Imagining Robert

Full Title: Imagining Robert: My Brother, Madness, and Survival: A Memoir
Author / Editor: Jay Neugeboren
Publisher: Rutgers University Press, 1997

 

Review © Metapsychology Vol. 2, No. 27
Reviewer: Christian Perring, Ph.D.
Posted: 7/1/1998

What is most impressive about Neugeboren’s account of his family’s history and their reaction to his brother Robert’s behavior is not his passion, his eloquence, his readiness to stand by his brother in difficult times, his insightful psychological analysis, nor his openness, although all those qualities are revealed in the text. He is a good writer, with many interesting thoughts, who seems stronger in character than many others might be in his encounters both with his brother’s madness and the mental health system’s craziness. Neugeboren does not try to argue for a specific conclusion, nor does he try to paint himself in a flattering light, but rather leaves the reader to draw his or her own conclusions. He does not even try to get inside his brother’s head and show what it is like to be mad. But what comes through, as he intends it to, is the story itself. One gets a sense of the possibilities that existed when Robert was younger, how they have changed, and the regret and satisfaction that Jay experiences now. Simply telling us that he feels those emotions does not convey them; it is the details of the history that make them real.

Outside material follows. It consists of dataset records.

<file path="src/rtl/pal_pkg.sv">
`default_nettype none
package pal_pkg;

  localparam int CAPACITY = 64;
  localparam int ADDR_W   = $clog2(CAPACITY);
  localparam int DATA_W   = 32;
  localparam int OP_W     = 3;
  localparam int POS_W    = 7;
  localparam int CNT_W    = POS_W;
  localparam int ST_W     = 3;

  localparam int IN_BITS   = OP_W + POS_W + DATA_W;
  localparam int IN_TW     = ((IN_BITS + 7) / 8) * 8;
  localparam int OUT_BITS  = ST_W + DATA_W + POS_W + CNT_W;
  localparam int OUT_TW    = ((OUT_BITS + 7) / 8) * 8;

  typedef logic [OP_W-1:0]   op_t;
  typedef logic [ST_W-1:0]   status_t;
  typedef logic [CNT_W-1:0]  cnt_t;
  typedef logic [ADDR_W-1:0] addr_t;
  typedef logic [DATA_W-1:0] data_t;

  localparam op_t OP_CLEAR  = 3'd0;
  localparam op_t OP_INSERT = 3'd1;
  localparam op_t OP_DELETE = 3'd2;
  localparam op_t OP_LOCATE = 3'd3;
  localparam op_t OP_GET    = 3'd4;

  localparam status_t ST_OK       = 3'd0;
  localparam status_t ST_FULL     = 3'd1;
  localparam status_t ST_BADPOS   = 3'd2;
  localparam status_t ST_EMPTY    = 3'd3;
  localparam status_t ST_NOTFOUND = 3'd4;

endpackage
`default_nettype wire

</file>
<file path="src/rtl/pal_ram.sv">
`default_nettype none
module pal_ram #(
  parameter int WIDTH = 32,
  parameter int DEPTH = 64
) (
  input  wire logic                     clk,
  input  wire logic                     we,
  input  wire logic [$clog2(DEPTH)-1:0] waddr,
  input  wire logic [WIDTH-1:0]         wdata,
  input  wire logic [$clog2(DEPTH)-1:0] raddr,
  output logic      [WIDTH-1:0]         rdata
);

  logic [WIDTH-1:0] mem [DEPTH];

  always_ff @(posedge clk) begin
    if (we) begin
      mem[waddr] <= wdata;
    end
    rdata <= mem[raddr];
  end

endmodule
`default_nettype wire

</file>
<file path="src/rtl/positional_array_list_unit.sv">
`default_nettype none
// bounded ordered list held in one single-port-read / single-port-write ram
// clear, failures and unused opcodes go straight to the result; get, locate, delete and insert
//   walk the ram first, locate stops at its first hit and insert then writes the new value
// throughput: one item at a time; the walk through the ram (one entry per cycle) sets it,
//   in_tready returns with the result and a held output register stalls the finish
// reset: entry count, controller state, output valid, walk flags and read count cleared; ram contents are not cleared
module positional_array_list_unit (
  input  wire logic                       clk,
  input  wire logic                       rst_n,
  input  wire logic                       in_tvalid,
  output logic                            in_tready,
  // opcode [2:0], position [9:3], item_value [41:10], zero fill above
  input  wire logic [pal_pkg::IN_TW-1:0]  in_tdata,
  output logic                            out_tvalid,
  input  wire logic                       out_tready,
  // status [2:0], read_value [34:3], found_position [41:35], list_length [48:42]
  output logic      [pal_pkg::OUT_TW-1:0] out_tdata
);

  // controller states
  localparam logic [1:0] S_IDLE  = 2'd0;
  localparam logic [1:0] S_WALK  = 2'd1;
  localparam logic [1:0] S_INSWR = 2'd2;
  localparam logic [1:0] S_FIN   = 2'd3;

  localparam int OW = pal_pkg::OP_W;
  localparam int PW = pal_pkg::POS_W;

  // unpacked input fields
  pal_pkg::op_t   in_op;
  pal_pkg::cnt_t  in_pos;
  pal_pkg::data_t in_val;
  pal_pkg::cnt_t  pos_m1;

  assign in_op  = in_tdata[OW-1:0];
  assign in_pos = in_tdata[OW+PW-1:OW];
  assign in_val = in_tdata[OW+PW+pal_pkg::DATA_W-1:OW+PW];
  assign pos_m1 = in_pos - pal_pkg::CNT_W'(1);

  logic [1:0]          state_r, state_nxt;
  pal_pkg::op_t        op_r, op_nxt;
  pal_pkg::data_t      val_r, val_nxt;
  pal_pkg::addr_t      ins_addr_r, ins_addr_nxt;   // target slot of an insert
  pal_pkg::cnt_t       rem_r, rem_nxt;             // reads still to issue
  pal_pkg::addr_t      rd_addr_r, rd_addr_nxt;
  logic                first_r, first_nxt;         // next read is the first one
  logic                pend_r, pend_nxt;           // ram read data arrives this cycle
  logic                pend_first_r, pend_first_nxt;
  pal_pkg::addr_t      pend_addr_r, pend_addr_nxt;
  pal_pkg::status_t    status_r, status_nxt;
  pal_pkg::data_t      rv_r, rv_nxt;
  pal_pkg::cnt_t       fp_r, fp_nxt;
  pal_pkg::cnt_t       count_r, count_nxt;
  logic                out_valid_r, out_valid_nxt;
  logic [pal_pkg::OUT_TW-1:0] out_data_r, out_data_nxt;

  logic           ram_we;
  pal_pkg::addr_t ram_waddr;
  pal_pkg::data_t ram_wdata;
  pal_pkg::data_t ram_rdata;

  pal_ram #(
    .WIDTH (pal_pkg::DATA_W),
    .DEPTH (pal_pkg::CAPACITY)
  ) u_store (
    .clk   (clk),
    .we    (ram_we),
    .waddr (ram_waddr),
    .wdata (ram_wdata),
    .raddr (rd_addr_r),
    .rdata (ram_rdata)
  );

  assign in_tready  = (state_r == S_IDLE);
  assign out_tvalid = out_valid_r;
  assign out_tdata  = out_data_r;

  logic walk_up;
  logic loc_hit;

  // insert walks down from the tail, every other walk goes up
  assign walk_up = (op_r != pal_pkg::OP_INSERT);
  assign loc_hit = (op_r == pal_pkg::OP_LOCATE) && pend_r && (ram_rdata == val_r);

  always_comb begin
    state_nxt      = state_r;
    op_nxt         = op_r;
    val_nxt        = val_r;
    ins_addr_nxt   = ins_addr_r;
    rem_nxt        = rem_r;
    rd_addr_nxt    = rd_addr_r;
    first_nxt      = first_r;
    pend_nxt       = pend_r;
    pend_first_nxt = pend_first_r;
    pend_addr_nxt  = pend_addr_r;
    status_nxt     = status_r;
    rv_nxt         = rv_r;
    fp_nxt         = fp_r;
    count_nxt      = count_r;
    out_valid_nxt  = out_valid_r;
    out_data_nxt   = out_data_r;
    ram_we         = 1'b0;
    ram_waddr      = pend_addr_r;
    ram_wdata      = ram_rdata;

    if (out_valid_r && out_tready) begin
      out_valid_nxt = 1'b0;
    end

    unique case (state_r)
      S_IDLE: begin
        if (in_tvalid) begin
          op_nxt       = in_op;
          val_nxt      = in_val;
          ins_addr_nxt = pos_m1[pal_pkg::ADDR_W-1:0];
          status_nxt   = pal_pkg::ST_OK;
          rv_nxt       = '0;
          fp_nxt       = '0;
          first_nxt    = 1'b1;
          pend_nxt     = 1'b0;
          state_nxt    = S_FIN;
          case (in_op)
            pal_pkg::OP_CLEAR: begin
              count_nxt = '0;
            end
            pal_pkg::OP_INSERT: begin
              if (count_r >= pal_pkg::CNT_W'(pal_pkg::CAPACITY)) begin
                status_nxt = pal_pkg::ST_FULL;
              end else if (in_pos == '0 || in_pos > count_r + pal_pkg::CNT_W'(1)) begin
                status_nxt = pal_pkg::ST_BADPOS;
              end else begin
                // move entries position-1 .. length-1 up by one, top first
                rem_nxt     = count_r - pos_m1;
                rd_addr_nxt = pal_pkg::ADDR_W'(count_r - pal_pkg::CNT_W'(1));
                state_nxt   = S_WALK;
              end
            end
            pal_pkg::OP_DELETE: begin
              if (count_r == '0) begin
                status_nxt = pal_pkg::ST_EMPTY;
              end else if (in_pos == '0 || in_pos > count_r) begin
                status_nxt = pal_pkg::ST_BADPOS;
              end else begin
                // first read is the removed entry, the rest move down
                rem_nxt     = count_r - pos_m1;
                rd_addr_nxt = pos_m1[pal_pkg::ADDR_W-1:0];
                state_nxt   = S_WALK;
              end
            end
            pal_pkg::OP_LOCATE: begin
              rem_nxt     = count_r;
              rd_addr_nxt = '0;
              state_nxt   = S_WALK;
            end
            pal_pkg::OP_GET: begin
              if (in_pos == '0 || in_pos > count_r) begin
                status_nxt = pal_pkg::ST_BADPOS;
              end else begin
                rem_nxt     = pal_pkg::CNT_W'(1);
                rd_addr_nxt = pos_m1[pal_pkg::ADDR_W-1:0];
                state_nxt   = S_WALK;
              end
            end
            default: begin
            end
          endcase
        end
      end

      S_WALK: begin
        if (loc_hit) begin
          fp_nxt    = pal_pkg::CNT_W'(pend_addr_r) + pal_pkg::CNT_W'(1);
          pend_nxt  = 1'b0;
          state_nxt = S_FIN;
        end else begin
          // data of the previous read: capture or write back shifted
          if (pend_r) begin
            if (pend_first_r &&
                (op_r == pal_pkg::OP_DELETE || op_r == pal_pkg::OP_GET)) begin
              rv_nxt = ram_rdata;
            end
            if (op_r == pal_pkg::OP_INSERT) begin
              ram_we    = 1'b1;
              ram_waddr = pend_addr_r + pal_pkg::ADDR_W'(1);
            end else if (op_r == pal_pkg::OP_DELETE && !pend_first_r) begin
              ram_we    = 1'b1;
              ram_waddr = pend_addr_r - pal_pkg::ADDR_W'(1);
            end
          end

          if (rem_r != '0) begin
            pend_nxt       = 1'b1;
            pend_first_nxt = first_r;
            pend_addr_nxt  = rd_addr_r;
            first_nxt      = 1'b0;
            rem_nxt        = rem_r - pal_pkg::CNT_W'(1);
            rd_addr_nxt    = walk_up ? rd_addr_r + pal_pkg::ADDR_W'(1)
                                     : rd_addr_r - pal_pkg::ADDR_W'(1);
          end else begin
            pend_nxt = 1'b0;
            if (!pend_r) begin
              // walk drained
              case (op_r)
                pal_pkg::OP_INSERT: state_nxt = S_INSWR;
                pal_pkg::OP_DELETE: begin
                  count_nxt = count_r - pal_pkg::CNT_W'(1);
                  state_nxt = S_FIN;
                end
                pal_pkg::OP_LOCATE: begin
                  status_nxt = pal_pkg::ST_NOTFOUND;
                  state_nxt  = S_FIN;
                end
                default: state_nxt = S_FIN;
              endcase
            end
          end
        end
      end

      S_INSWR: begin
        ram_we    = 1'b1;
        ram_waddr = ins_addr_r;
        ram_wdata = val_r;
        count_nxt = count_r + pal_pkg::CNT_W'(1);
        state_nxt = S_FIN;
      end

      S_FIN: begin
        // result goes to the output register once it is free
        if (!out_valid_r || out_tready) begin
          out_valid_nxt = 1'b1;
          out_data_nxt  = pal_pkg::OUT_TW'({count_r, fp_r, rv_r, status_r});
          state_nxt     = S_IDLE;
        end
      end

      default: state_nxt = S_IDLE;
    endcase
  end

  always_ff @(posedge clk) begin
    if (!rst_n) begin
      state_r     <= S_IDLE;
      count_r     <= '0;
      out_valid_r <= 1'b0;
      pend_r      <= 1'b0;
      first_r     <= 1'b0;
      rem_r       <= '0;
    end else begin
      state_r     <= state_nxt;
      count_r     <= count_nxt;
      out_valid_r <= out_valid_nxt;
      pend_r      <= pend_nxt;
      first_r     <= first_nxt;
      rem_r       <= rem_nxt;
    end
  end

  always_ff @(posedge clk) begin
    op_r         <= op_nxt;
    val_r        <= val_nxt;
    ins_addr_r   <= ins_addr_nxt;
    rd_addr_r    <= rd_addr_nxt;
    pend_first_r <= pend_first_nxt;
    pend_addr_r  <= pend_addr_nxt;
    status_r     <= status_nxt;
    rv_r         <= rv_nxt;
    fp_r         <= fp_nxt;
    out_data_r   <= out_data_nxt;
  end

endmodule
`default_nettype wire

</file>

The details of the book offer plenty to reflect on too. Jay’s younger brother Robert was in their youth a very imaginative and unconventional person. He quotes some of Robert’s poetry, and it bears some resemblance to e. e. cummings in its lack of grammar and use of arrangement on the page to convey meaning. Robert is witty and clever, and those qualities sometimes get him into trouble. But while Jay becomes a writer with a family and a steady job, Robert spends half of his life in mental hospitals, mainly in the New York area, suffering experimental procedures and getting lost in the system. Through Neugeboren’s frank depiction of what goes on, we see the stupidity, dogmatism, petty-mindedness and anger of the people in charge of his brother. But this is not a shocking exposé, and most readers will not be surprised by what they learn. We know that the care of the seriously mentally ill is under funded and made worse by the stigma that attaches to the mad. Even at its best, psychiatry cannot cure these illnesses, and it is rarely at its best. Large state hospitals are undefended and overworked. Treatment of the mentally ill is often at the mercy of local or national politics. Without offering advice, Neugeboren tells us how he deals or sometimes fails to deal with the mental health system and bureaucracy.

But it is the Neugeboren family that holds the greatest interest, in their persistent ability to make each other unhappy. As with many families of the mentally ill, we are led to guess what illnesses the eccentricities of the undiagnosed members signify. Jay is often told that he is very different from his brother, and appears to others as the sane one in the family; he wonders if this is mere illusion or mere luck. He tries to make sense of what went on in his family, and clearly believes that if his brother had been treated differently in the past, Robert’s life would have gone better. He is not out to assign blame to his parents even if he wonders how they could have behaved as they did. It is partly in collaboration with Robert that he engages in the project of remembering and retelling the past. (Indeed, Robert will get a share of the profits of the book.) Together they piece together the last 50 years, going through old letters and records and relying on their memories. The process of recall does not transform either of them, nor does it provide any major revelations. Rather, it gives them and the reader a sense of perspective. We get a picture of what mental illness means for us, how we react to it, and we get some glimpses of how we could do much better.